2. Testing and certificate file
| Item | What to confirm before shipment |
| Third-party lab | CPSC-accepted laboratory used for all required children's-product tests. |
| Textile flammability | 16 CFR Part 1610 evaluated for general wearing apparel. |
| Sleepwear | If sleepwear, evaluate 16 CFR Parts 1615/1616 before production ships. |
| Lead limits | 100 ppm substrate limit and 90 ppm surface-coating limit evaluated where relevant. |
| Small parts | 16 CFR Part 1501 reviewed for products intended for children under three. |
| Drawstrings | 16 CFR Part 1120 reviewed for children's upper outerwear. |
| Phthalates | 16 CFR Part 1307 reviewed only for plasticized components, not ordinary fabric. |
| CPC owner | Importer or domestic private labeler identified as the CPC issuer; factory certificate is not enough. |
3. CPSC eFiling data elements
Prepare these before the customs entry is transmitted. Your broker needs them in the correct structure for ACE.
- Product identifier: GTIN, UPC, SKU, model, or style number for each certified item.
- Each CPSC safety rule cited on the CPC.
- Date of manufacture for the certified goods.
- Place of manufacture: factory name, address, and contact details.
- Date and place of testing.
- CPSC-accepted laboratory name, address, contact details, and report reference.
- Certifier identity: name, address, email, and phone for the importer or domestic private labeler.
4. Labels and importer documents
Garment label checks
- Permanent CPSIA tracking label with manufacturer/private labeler, production place/date, and batch/run data.
- No barcode assumed required unless your own inventory system requires it.
- FTC fiber-content, country-of-origin, and care-label requirements reviewed.
- CBP country-of-origin marking consistent with invoice, packing list, and garment label.
Importer setup
- Importer of record chosen: brand, third-party IOR, or other responsible party.
- CPC owner chosen separately from IOR if using a third-party IOR.
- CBP Form 5106 / importer number ready if your company is the IOR.
- Customs bond and power of attorney ready before arrival.
5. Classification, duty, and timing
- HTS Chapter 61 (knit) or 62 (woven) classification reviewed line by line.
- Fiber-dependent base duty modeled: cotton lines commonly around 8%–16%; synthetic/man-made-fiber lines can reach roughly 32%.
- China-origin garments checked for Section 301 List 4A (+7.5%).
- Temporary Section 122 surcharge (+10%) checked for entries through July 24, 2026.

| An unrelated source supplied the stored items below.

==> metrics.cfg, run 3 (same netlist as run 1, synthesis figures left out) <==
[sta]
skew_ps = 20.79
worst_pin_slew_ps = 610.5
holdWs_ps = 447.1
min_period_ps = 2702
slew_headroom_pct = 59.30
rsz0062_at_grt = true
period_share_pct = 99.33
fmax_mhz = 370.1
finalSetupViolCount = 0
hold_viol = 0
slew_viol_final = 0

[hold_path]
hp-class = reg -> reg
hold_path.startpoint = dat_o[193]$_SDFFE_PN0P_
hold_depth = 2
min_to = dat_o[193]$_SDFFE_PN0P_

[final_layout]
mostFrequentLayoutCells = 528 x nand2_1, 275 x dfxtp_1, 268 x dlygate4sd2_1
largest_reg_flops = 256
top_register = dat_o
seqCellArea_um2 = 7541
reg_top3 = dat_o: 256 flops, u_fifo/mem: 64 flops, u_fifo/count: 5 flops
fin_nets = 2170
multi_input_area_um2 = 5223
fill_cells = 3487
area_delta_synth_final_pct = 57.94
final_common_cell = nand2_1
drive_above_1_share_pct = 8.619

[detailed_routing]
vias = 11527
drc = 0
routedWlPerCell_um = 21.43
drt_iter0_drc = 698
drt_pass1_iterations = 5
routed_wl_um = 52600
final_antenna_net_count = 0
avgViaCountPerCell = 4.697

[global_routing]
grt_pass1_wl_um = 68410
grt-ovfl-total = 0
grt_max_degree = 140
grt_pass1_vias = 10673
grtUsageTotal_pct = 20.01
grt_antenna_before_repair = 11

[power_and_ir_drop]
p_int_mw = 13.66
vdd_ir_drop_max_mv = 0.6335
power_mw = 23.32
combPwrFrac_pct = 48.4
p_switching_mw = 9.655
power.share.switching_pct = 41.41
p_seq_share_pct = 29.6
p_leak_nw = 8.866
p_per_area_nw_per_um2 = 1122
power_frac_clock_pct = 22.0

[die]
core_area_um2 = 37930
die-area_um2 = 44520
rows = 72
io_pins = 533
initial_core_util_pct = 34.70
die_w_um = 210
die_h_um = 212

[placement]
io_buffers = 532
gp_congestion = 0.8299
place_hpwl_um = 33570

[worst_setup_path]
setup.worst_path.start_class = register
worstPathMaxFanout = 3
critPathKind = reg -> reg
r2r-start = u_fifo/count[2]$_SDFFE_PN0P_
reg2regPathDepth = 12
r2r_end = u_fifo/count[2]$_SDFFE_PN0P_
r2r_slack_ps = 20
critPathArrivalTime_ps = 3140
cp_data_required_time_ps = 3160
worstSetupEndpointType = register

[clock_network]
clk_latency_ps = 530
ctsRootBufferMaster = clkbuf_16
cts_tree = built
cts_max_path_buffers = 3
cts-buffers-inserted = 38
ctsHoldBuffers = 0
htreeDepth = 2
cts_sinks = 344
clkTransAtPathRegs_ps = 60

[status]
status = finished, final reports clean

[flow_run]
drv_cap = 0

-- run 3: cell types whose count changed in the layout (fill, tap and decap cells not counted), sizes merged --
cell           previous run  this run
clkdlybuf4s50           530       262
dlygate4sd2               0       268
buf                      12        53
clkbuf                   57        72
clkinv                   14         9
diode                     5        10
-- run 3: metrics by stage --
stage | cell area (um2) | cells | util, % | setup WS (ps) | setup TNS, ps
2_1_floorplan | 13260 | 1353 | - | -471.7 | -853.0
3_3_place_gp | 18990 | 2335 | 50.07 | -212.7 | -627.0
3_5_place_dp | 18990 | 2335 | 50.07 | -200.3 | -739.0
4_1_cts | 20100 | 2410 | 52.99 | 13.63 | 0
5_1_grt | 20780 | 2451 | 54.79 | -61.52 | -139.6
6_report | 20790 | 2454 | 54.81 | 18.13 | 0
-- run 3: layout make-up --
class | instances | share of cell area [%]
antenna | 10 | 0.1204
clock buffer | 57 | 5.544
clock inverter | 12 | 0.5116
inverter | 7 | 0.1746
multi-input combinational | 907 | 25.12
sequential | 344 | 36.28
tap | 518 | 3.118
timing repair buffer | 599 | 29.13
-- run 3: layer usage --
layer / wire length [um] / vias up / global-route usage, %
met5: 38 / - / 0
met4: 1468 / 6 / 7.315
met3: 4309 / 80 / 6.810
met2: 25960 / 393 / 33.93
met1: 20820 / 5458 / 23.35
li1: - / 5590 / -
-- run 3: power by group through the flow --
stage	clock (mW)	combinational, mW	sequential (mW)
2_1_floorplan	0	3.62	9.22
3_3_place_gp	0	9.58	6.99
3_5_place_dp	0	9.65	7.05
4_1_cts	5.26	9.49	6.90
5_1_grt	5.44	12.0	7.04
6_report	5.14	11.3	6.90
File: config.mk
export PLATFORM = sky130hd
export DESIGN_NAME = processor_param
export DESIGN_NICKNAME = d
export VERILOG_FILES = /design/src/rtl/processor_pkg.sv /design/src/rtl/processor_param_alu.sv /design/src/rtl/processor_param.sv
export SDC_FILE = /design/constraint.sdc
export NUM_CORES = 1
export LEC_CHECK = 0
export BUFFER_PORTS_ARGS = -buffer_cell sky130_fd_sc_hd__buf_2
export CAP_MARGIN = 40
export CORE_ASPECT_RATIO = 0.5
export CORE_MARGIN = 2
export CORE_UTILIZATION = 26
export CTS_CLUSTER_DIAMETER = 50
export DETAILED_ROUTE_END_ITERATION = 12
export PLACE_DENSITY = 0.39
export SKIP_LAST_GASP = 1
export SYNTH_ARGS = -nofsm -noshare
export SYNTH_HDL_FRONTEND = slang
export SYNTH_SLANG_ARGS = --single-unit
export TNS_END_PERCENT = 100
File: constraint.sdc
create_clock -name clock -period 4.2 [get_ports clock]
set_input_delay 0.42 -clock clock [delete_from_list [all_inputs] [get_ports clock]]
set_output_delay 0.42 -clock clock [all_outputs]
set_load 0.01 [all_outputs]
<file path="src/rtl/in_frame.sv">
// in_frame: loads a 25-word frame into the 5x5x64 state memory m1 and hands it to the core
module in_frame (
    input  logic        clk,
    input  logic        rst,
    input  logic        pushin,
    input  logic        firstin,
    input  logic [63:0] din,
    output logic        stopin,
    output logic [2:0]  m1wx,
    output logic [2:0]  m1wy,
    output logic [63:0] m1wd,
    output logic        m1wr,
    output logic        start,
    input  logic        done,
    output logic        err
);
    typedef enum logic [1:0] {IDLE, FILL, FULL, WAIT} state_t;

    state_t     r_state;
    logic [4:0] r_wcnt;
    logic       w_acc;
    logic       w_wr;
    logic [4:0] w_idx;

    // Backpressure depends only on the registered state.
    assign stopin = (r_state == FULL) || (r_state == WAIT);
    assign w_acc  = pushin && !stopin;
    // A firstin word always restarts at (0,0); otherwise only FILL stores words.
    assign w_wr   = w_acc && (firstin || r_state == FILL);
    assign w_idx  = firstin ? 5'd0 : r_wcnt;

    // Frame FSM with registered write port, start and err pulses.
    always_ff @(posedge clk) begin
        if (rst) begin
            r_state <= IDLE;
            r_wcnt  <= 5'd0;
            m1wr    <= 1'b0;
            m1wx    <= 3'd0;
            m1wy    <= 3'd0;
            m1wd    <= 64'd0;
            start   <= 1'b0;
            err     <= 1'b0;
        end else begin
            m1wr  <= w_wr;
            start <= 1'b0;
            err   <= w_acc && (firstin ? r_state == FILL : r_state == IDLE);
            if (w_wr) begin
                m1wx <= 3'(w_idx % 5'd5);
                m1wy <= 3'(w_idx / 5'd5);
                m1wd <= din;
            end
            case (r_state)
                IDLE: begin
                    if (w_wr) begin
                        r_wcnt  <= 5'd1;
                        r_state <= FILL;
                    end
                end
                FILL: begin
                    if (w_wr) begin
                        if (w_idx == 5'd24) begin
                            r_wcnt  <= 5'd0;
                            r_state <= FULL;
                            start   <= 1'b1;
                        end else begin
                            r_wcnt <= w_idx + 5'd1;
                        end
                    end
                end
                FULL: r_state <= WAIT;
                WAIT: r_state <= done ? IDLE : WAIT;
                default: r_state <= IDLE;
            endcase
        end
    end
endmodule
</file>
==> src/rtl/dma_pkg.sv <==
// Shared types for the RAM-to-stream DMA: FSM states and the output FIFO entry.
// Optional checksum output is enabled by defining RAM2STREAM_CHECKSUM_EN.
package dma_pkg;

    typedef enum logic [1:0] {
        IDLE,
        READ,
        DRAIN,
        FINISH
    } dma_state_t;

    localparam int FIFO_DEPTH       = 2;
    localparam int FIFO_CNT_WIDTH   = $clog2(FIFO_DEPTH + 1);
    localparam int ENTRY_DATA_WIDTH = 8;

    typedef struct packed {
        logic [ENTRY_DATA_WIDTH-1:0] data;
        logic                        last;
    } fifo_entry_t;

endpackage

==> src/rtl/stream_fifo2.sv <==
// Two-entry FIFO with a registered head; the caller guarantees no push when full
// and no pop when empty.
import dma_pkg::*;

module stream_fifo2 (
    input  logic                      clk,
    input  logic                      reset,
    input  logic                      push,
    input  logic                      pop,
    input  fifo_entry_t               din,
    output fifo_entry_t               head,
    output logic [FIFO_CNT_WIDTH-1:0] count
);

    fifo_entry_t               slot_reg [FIFO_DEPTH];
    logic [FIFO_CNT_WIDTH-1:0] count_reg;

    always_ff @(posedge clk) begin
        if (!reset) begin
            count_reg <= '0;
            for (int i = 0; i < FIFO_DEPTH; i++) begin
                slot_reg[i] <= '0;
            end
        end else begin
            count_reg <= count_reg + FIFO_CNT_WIDTH'(push) - FIFO_CNT_WIDTH'(pop);
            case ({push, pop})
                2'b10: slot_reg[count_reg[0]] <= din;
                2'b01: slot_reg[0] <= slot_reg[1];
                2'b11: begin
                    // Simultaneous push/pop: a single resident entry is replaced in place.
                    if (count_reg == FIFO_CNT_WIDTH'(1)) begin
                        slot_reg[0] <= din;
                    end else begin
                        slot_reg[0] <= slot_reg[1];
                        slot_reg[1] <= din;
                    end
                end
                default: ;
            endcase
        end
    end

    assign head  = slot_reg[0];
    assign count = count_reg;

endmodule

==> src/rtl/ram2stream_dma.sv <==
// Reads num_elements words from a synchronous-read RAM and streams them out with m_last.
// Define RAM2STREAM_CHECKSUM_EN to add a running modulo-2^DATA_WIDTH checksum output.
import dma_pkg::*;

module ram2stream_dma #(
    parameter int  DATA_WIDTH = ENTRY_DATA_WIDTH,
    parameter int  DEPTH      = 256,
    localparam int ADDR_WIDTH = $clog2(DEPTH)
) (
    input  logic                  clk,
    input  logic                  reset,
    input  logic                  start,
    input  logic [ADDR_WIDTH-1:0] src_addr,
    input  logic [ADDR_WIDTH:0]   num_elements,
    output logic                  busy,
    output logic                  done,
    output logic                  mem_rd_en,
    output logic [ADDR_WIDTH-1:0] mem_rd_addr,
    input  logic [DATA_WIDTH-1:0] mem_rd_data,
    output logic                  m_valid,
    input  logic                  m_ready,
    output logic [DATA_WIDTH-1:0] m_data,
    output logic                  m_last
`ifdef RAM2STREAM_CHECKSUM_EN
    ,
    output logic [DATA_WIDTH-1:0] checksum
`endif
);

    dma_state_t                state_reg;
    dma_state_t                state_next;
    logic [ADDR_WIDTH-1:0]     rd_addr_reg;
    logic [ADDR_WIDTH-1:0]     rd_addr_next;
    logic [ADDR_WIDTH:0]       issue_left_reg;
    logic                      inflight_reg;
    logic                      inflight_last_reg;
    logic [FIFO_CNT_WIDTH-1:0] fifo_count;
    logic [FIFO_CNT_WIDTH:0]   occupancy;
    fifo_entry_t               push_entry;
    fifo_entry_t               head_entry;
    logic                      start_accept;
    logic                      pop;
    logic                      last_issue;

    assign start_accept = (state_reg == IDLE) && start;
    assign pop          = m_valid && m_ready;

    // Reserve a FIFO slot for every read in flight; a same-cycle pop frees one (m_ready -> mem_rd_en path).
    assign occupancy  = (FIFO_CNT_WIDTH+1)'(fifo_count) + (FIFO_CNT_WIDTH+1)'(inflight_reg)
                      - (FIFO_CNT_WIDTH+1)'(pop);
    assign mem_rd_en  = (state_reg == READ) && (occupancy < (FIFO_CNT_WIDTH+1)'(FIFO_DEPTH));
    assign last_issue = mem_rd_en && (issue_left_reg == (ADDR_WIDTH+1)'(1));

    assign rd_addr_next = (rd_addr_reg == ADDR_WIDTH'(DEPTH - 1)) ? '0
                                                                  : rd_addr_reg + ADDR_WIDTH'(1);

    assign mem_rd_addr = rd_addr_reg;
    assign busy        = (state_reg == READ) || (state_reg == DRAIN);
    assign done        = (state_reg == FINISH);
    assign m_valid     = (fifo_count != '0);
    assign m_data      = DATA_WIDTH'(head_entry.data);
    assign m_last      = m_valid && head_entry.last;

    assign push_entry.data = ENTRY_DATA_WIDTH'(mem_rd_data);
    assign push_entry.last = inflight_last_reg;

    always_comb begin
        state_next = state_reg;
        case (state_reg)
            IDLE: begin
                if (start) begin
                    state_next = (num_elements == '0) ? FINISH : READ;
                end
            end
            READ:    if (last_issue) state_next = DRAIN;
            DRAIN:   if (pop && m_last) state_next = FINISH;
            FINISH:  state_next = IDLE;
            default: state_next = IDLE;
        endcase
    end

    always_ff @(posedge clk) begin
        if (!reset) begin
            state_reg         <= IDLE;
            rd_addr_reg       <= '0;
            issue_left_reg    <= '0;
            inflight_reg      <= 1'b0;
            inflight_last_reg <= 1'b0;
        end else begin
            state_reg         <= state_next;
            inflight_reg      <= mem_rd_en;
            inflight_last_reg <= last_issue;
            if (start_accept) begin
                rd_addr_reg    <= src_addr;
                issue_left_reg <= num_elements;
            end else if (mem_rd_en) begin
                rd_addr_reg    <= rd_addr_next;
                issue_left_reg <= issue_left_reg - (ADDR_WIDTH+1)'(1);
            end
        end
    end

    stream_fifo2 u_fifo (
        .clk   (clk),
        .reset (reset),
        .push  (inflight_reg),
        .pop   (pop),
        .din   (push_entry),
        .head  (head_entry),
        .count (fifo_count)
    );

`ifdef RAM2STREAM_CHECKSUM_EN
    logic [DATA_WIDTH-1:0] checksum_reg;

    always_ff @(posedge clk) begin
        if (!reset) begin
            checksum_reg <= '0;
        end else if (start_accept) begin
            checksum_reg <= '0;
        end else if (pop) begin
            checksum_reg <= checksum_reg + m_data;
        end
    end

    assign checksum = checksum_reg;
`endif

endmodule

==> config.mk <==
export PLATFORM = sky130hd
export DESIGN_NAME = ram2stream_dma
export DESIGN_NICKNAME = d
export VERILOG_FILES = /design/src/rtl/dma_pkg.sv /design/src/rtl/stream_fifo2.sv /design/src/rtl/ram2stream_dma.sv
export SDC_FILE = /design/constraint.sdc
export NUM_CORES = 1
export LEC_CHECK = 0
export CAP_MARGIN = 20
export CORE_MARGIN = 10
export CORE_UTILIZATION = 45
export CTS_CLUSTER_SIZE = 30
export DETAILED_ROUTE_END_ITERATION = 12
export GPL_TIMING_DRIVEN = 0
export PLACE_DENSITY = 0.74
export SKIP_LAST_GASP = 1
export SLEW_MARGIN = 20
export SYNTH_ARGS = -nofsm -noshare
export SYNTH_HDL_FRONTEND = slang
export SYNTH_HIERARCHICAL = 1
export SYNTH_SLANG_ARGS = --single-unit
==> constraint.sdc <==
create_clock -name clk -period 2.8 [get_ports clk]
set_input_delay 0.28 -clock clk [delete_from_list [all_inputs] [get_ports clk]]
set_output_delay 0.28 -clock clk [all_outputs]
set_load 0.005 [all_outputs]
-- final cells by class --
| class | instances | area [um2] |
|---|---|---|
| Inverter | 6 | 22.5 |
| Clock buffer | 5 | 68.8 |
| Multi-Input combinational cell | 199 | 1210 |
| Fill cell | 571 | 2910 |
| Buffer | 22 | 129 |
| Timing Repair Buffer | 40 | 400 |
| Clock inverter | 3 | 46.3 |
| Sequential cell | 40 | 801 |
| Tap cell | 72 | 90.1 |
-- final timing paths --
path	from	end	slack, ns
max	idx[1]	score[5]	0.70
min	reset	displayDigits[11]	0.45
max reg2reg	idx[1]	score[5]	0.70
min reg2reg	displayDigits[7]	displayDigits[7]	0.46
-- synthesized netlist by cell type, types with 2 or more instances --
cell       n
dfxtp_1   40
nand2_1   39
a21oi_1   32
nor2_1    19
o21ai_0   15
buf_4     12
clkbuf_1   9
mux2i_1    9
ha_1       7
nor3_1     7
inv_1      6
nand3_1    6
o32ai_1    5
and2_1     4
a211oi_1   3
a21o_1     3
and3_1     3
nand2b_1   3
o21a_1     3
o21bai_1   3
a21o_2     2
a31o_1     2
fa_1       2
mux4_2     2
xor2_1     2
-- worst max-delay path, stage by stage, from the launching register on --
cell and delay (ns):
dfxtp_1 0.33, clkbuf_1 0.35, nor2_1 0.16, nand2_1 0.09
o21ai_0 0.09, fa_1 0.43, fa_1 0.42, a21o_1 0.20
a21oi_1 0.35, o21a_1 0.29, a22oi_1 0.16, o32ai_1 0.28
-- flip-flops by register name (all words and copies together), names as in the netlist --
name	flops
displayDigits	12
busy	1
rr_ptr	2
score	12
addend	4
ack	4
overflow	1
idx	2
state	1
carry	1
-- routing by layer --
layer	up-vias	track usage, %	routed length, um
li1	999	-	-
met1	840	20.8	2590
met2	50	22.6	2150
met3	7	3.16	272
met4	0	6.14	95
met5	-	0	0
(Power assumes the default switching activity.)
File: config.mk
export PLATFORM = sky130hd
export DESIGN_NAME = ddr3_local_burst_master
export DESIGN_NICKNAME = d
export VERILOG_FILES = /design/src/rtl/ddr3_local_burst_master.sv
export SDC_FILE = /design/constraint.sdc
export NUM_CORES = 1
export LEC_CHECK = 0
export ABC_AREA = 1
export CAP_MARGIN = 10
export CORE_AREA = 2 2 453 455
export DETAILED_ROUTE_END_ITERATION = 8
export DIE_AREA = 0 0 455 457
export HOLD_SLACK_MARGIN = 0.1
export SYNTH_ARGS = -nofsm -noshare
export SYNTH_HDL_FRONTEND = slang
export SYNTH_SLANG_ARGS = --single-unit
File: constraint.sdc
create_clock -name clk -period 5.9 [get_ports clk]
set_input_delay 0.59 -clock clk [delete_from_list [all_inputs] [get_ports clk]]
set_output_delay 0.59 -clock clk [all_outputs]
set_load 0.02 [all_outputs]
File: src/rtl/ddr3_local_burst_master.sv
// ddr3_local_burst_master
//   Initiator for the DDR3 controller local interface. Converts a command
//   stream (read/write, word address, beat count) and a write-data stream
//   into local-interface burst transactions, forwards read beats back to the
//   client and tracks the number of read beats still in flight.
//   Runs entirely in the controller's phy_clk domain.
//
// Optional build macro: DDR3_MASTER_STATS_EN
//   Adds stat_clr (in) and the 32-bit wrapping counters stat_rd_beats,
//   stat_wr_beats and stat_stall (out).
//
// Ports
//   clk, reset            phy_clk, synchronous active-high reset
//   cmd_*                 command handshake (valid/ready), write flag,
//                         start address, length (0 means 1 beat)
//   wr_data/wr_be/wr_*    write beat stream, consumed on wr_valid && wr_ready
//   rd_data/rd_valid      read beats, one cycle after the controller, no backpressure
//   rd_pending            read beats requested but not yet returned
//   rd_underflow          sticky: a read beat arrived with nothing pending
//   busy                  not idle, or reads still outstanding
//   local_*               controller local interface
module ddr3_local_burst_master #(
  parameter int unsigned ADDR_W          = 24,
  parameter int unsigned DATA_W          = 256,
  parameter int unsigned SIZE_W          = 5,
  parameter int unsigned MAX_OUTSTANDING = 64
) (
  input  logic                  clk,
  input  logic                  reset,
`ifdef DDR3_MASTER_STATS_EN
  input  logic                  stat_clr,
  output logic [31:0]           stat_rd_beats,
  output logic [31:0]           stat_wr_beats,
  output logic [31:0]           stat_stall,
`endif
  input  logic                  cmd_valid,
  output logic                  cmd_ready,
  input  logic                  cmd_write,
  input  logic [ADDR_W-1:0]     cmd_addr,
  input  logic [SIZE_W-1:0]     cmd_len,
  input  logic [DATA_W-1:0]     wr_data,
  input  logic [DATA_W/8-1:0]   wr_be,
  input  logic                  wr_valid,
  output logic                  wr_ready,
  output logic [DATA_W-1:0]     rd_data,
  output logic                  rd_valid,
  output logic [7:0]            rd_pending,
  output logic                  rd_underflow,
  output logic                  busy,
  output logic [ADDR_W-1:0]     local_address,
  output logic [SIZE_W-1:0]     local_size,
  output logic                  local_burstbegin,
  output logic                  local_read_req,
  output logic                  local_write_req,
  output logic [DATA_W-1:0]     local_wdata,
  output logic [DATA_W/8-1:0]   local_be,
  input  logic                  local_ready,
  input  logic [DATA_W-1:0]     local_rdata,
  input  logic                  local_rdata_valid,
  input  logic                  local_init_done
);

  typedef enum logic [1:0] {
    INIT_WAIT,
    IDLE,
    RD_REQ,
    WR_BURST
  } state_t;

  state_t              state;
  state_t              state_nx;
  logic [SIZE_W-1:0]   beat_cnt;
  logic [SIZE_W-1:0]   cmd_len_eff;
  logic [8:0]          rd_sum;
  logic                rd_room;
  logic                accept;
  logic                wr_beat;
  logic                last_beat;
  logic                rd_issue;
  logic [7:0]          pend_inc;
  logic                pend_dec;

  assign cmd_len_eff = (cmd_len == '0) ? SIZE_W'(1) : cmd_len;
  // Room check is done at 9 bits so rd_pending + len cannot wrap.
  assign rd_sum      = {1'b0, rd_pending} + 9'(cmd_len_eff);
  assign rd_room     = (rd_sum <= 9'(MAX_OUTSTANDING));
  assign accept      = cmd_valid && cmd_ready;
  assign wr_beat     = (state == WR_BURST) && wr_valid && local_ready;
  assign last_beat   = wr_beat && (beat_cnt == local_size - SIZE_W'(1));
  assign rd_issue    = (state == RD_REQ) && local_ready;

  assign local_wdata = wr_data;
  assign local_be    = wr_be;
  assign busy        = (state != IDLE) || (rd_pending != '0);

  always_comb begin
    state_nx         = state;
    cmd_ready        = 1'b0;
    local_read_req   = 1'b0;
    local_write_req  = 1'b0;
    local_burstbegin = 1'b0;
    wr_ready         = 1'b0;
    case (state)
      INIT_WAIT: begin
        if (local_init_done) state_nx = IDLE;
      end
      IDLE: begin
        cmd_ready = local_init_done && (cmd_write || rd_room);
        if (cmd_valid && cmd_ready) state_nx = cmd_write ? WR_BURST : RD_REQ;
        else if (!local_init_done)  state_nx = INIT_WAIT;
      end
      RD_REQ: begin
        local_read_req   = 1'b1;
        local_burstbegin = 1'b1;
        if (local_ready) state_nx = IDLE;
      end
      WR_BURST: begin
        local_write_req  = wr_valid;
        wr_ready         = local_ready;
        // Burst begin accompanies every offer of the first beat, including stalls.
        local_burstbegin = wr_valid && (beat_cnt == '0);
        if (last_beat) state_nx = IDLE;
      end
      default: state_nx = INIT_WAIT;
    endcase
  end

  always_ff @(posedge clk) begin
    if (reset) begin
      state         <= INIT_WAIT;
      local_address <= '0;
      local_size    <= '0;
      beat_cnt      <= '0;
    end else begin
      state <= state_nx;
      if ((state == IDLE) && accept) begin
        local_address <= cmd_addr;
        local_size    <= cmd_len_eff;
        beat_cnt      <= '0;
      end else if (wr_beat) begin
        beat_cnt <= beat_cnt + SIZE_W'(1);
      end
    end
  end

  // Issue and return may land in the same cycle; apply both at once.
  assign pend_inc = rd_issue ? 8'(local_size) : '0;
  assign pend_dec = local_rdata_valid && (rd_pending != '0);

  always_ff @(posedge clk) begin
    if (reset) begin
      rd_pending   <= '0;
      rd_underflow <= 1'b0;
      rd_valid     <= 1'b0;
      rd_data      <= '0;
    end else begin
      rd_pending <= rd_pending + pend_inc - 8'(pend_dec);
      if (local_rdata_valid && (rd_pending == '0)) rd_underflow <= 1'b1;
      rd_valid <= local_rdata_valid;
      rd_data  <= local_rdata;
    end
  end

`ifdef DDR3_MASTER_STATS_EN
  always_ff @(posedge clk) begin
    if (reset || stat_clr) begin
      stat_rd_beats <= '0;
      stat_wr_beats <= '0;
      stat_stall    <= '0;
    end else begin
      if (local_rdata_valid) stat_rd_beats <= stat_rd_beats + 32'd1;
      if (wr_beat)           stat_wr_beats <= stat_wr_beats + 32'd1;
      if ((local_read_req || local_write_req) && !local_ready)
        stat_stall <= stat_stall + 32'd1;
    end
  end
`endif

endmodule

- IEEPA China layer not treated as current duty; struck down on Feb. 20, 2026 and handled through refund review if paid previously.
- Testing schedule built into production timeline before the bulk shipment sails.
- If considering an FTZ, confirm it is a timing strategy only; CPSC eFiling is still required when goods leave the zone for U.S. commerce.
6. Send this package to your broker
- Commercial invoice and packing list.
- Style/SKU matrix with sizes, colors, fabrics, trims, and intended age range.
- Lab reports and draft CPC for each style or product family.
- Label artwork or photos showing tracking label, care label, fiber content, and country of origin.
- Factory address and production dates.
- Importer-of-record decision and bond/POA setup status.
- Expected ship date, arrival date, port, and entry type.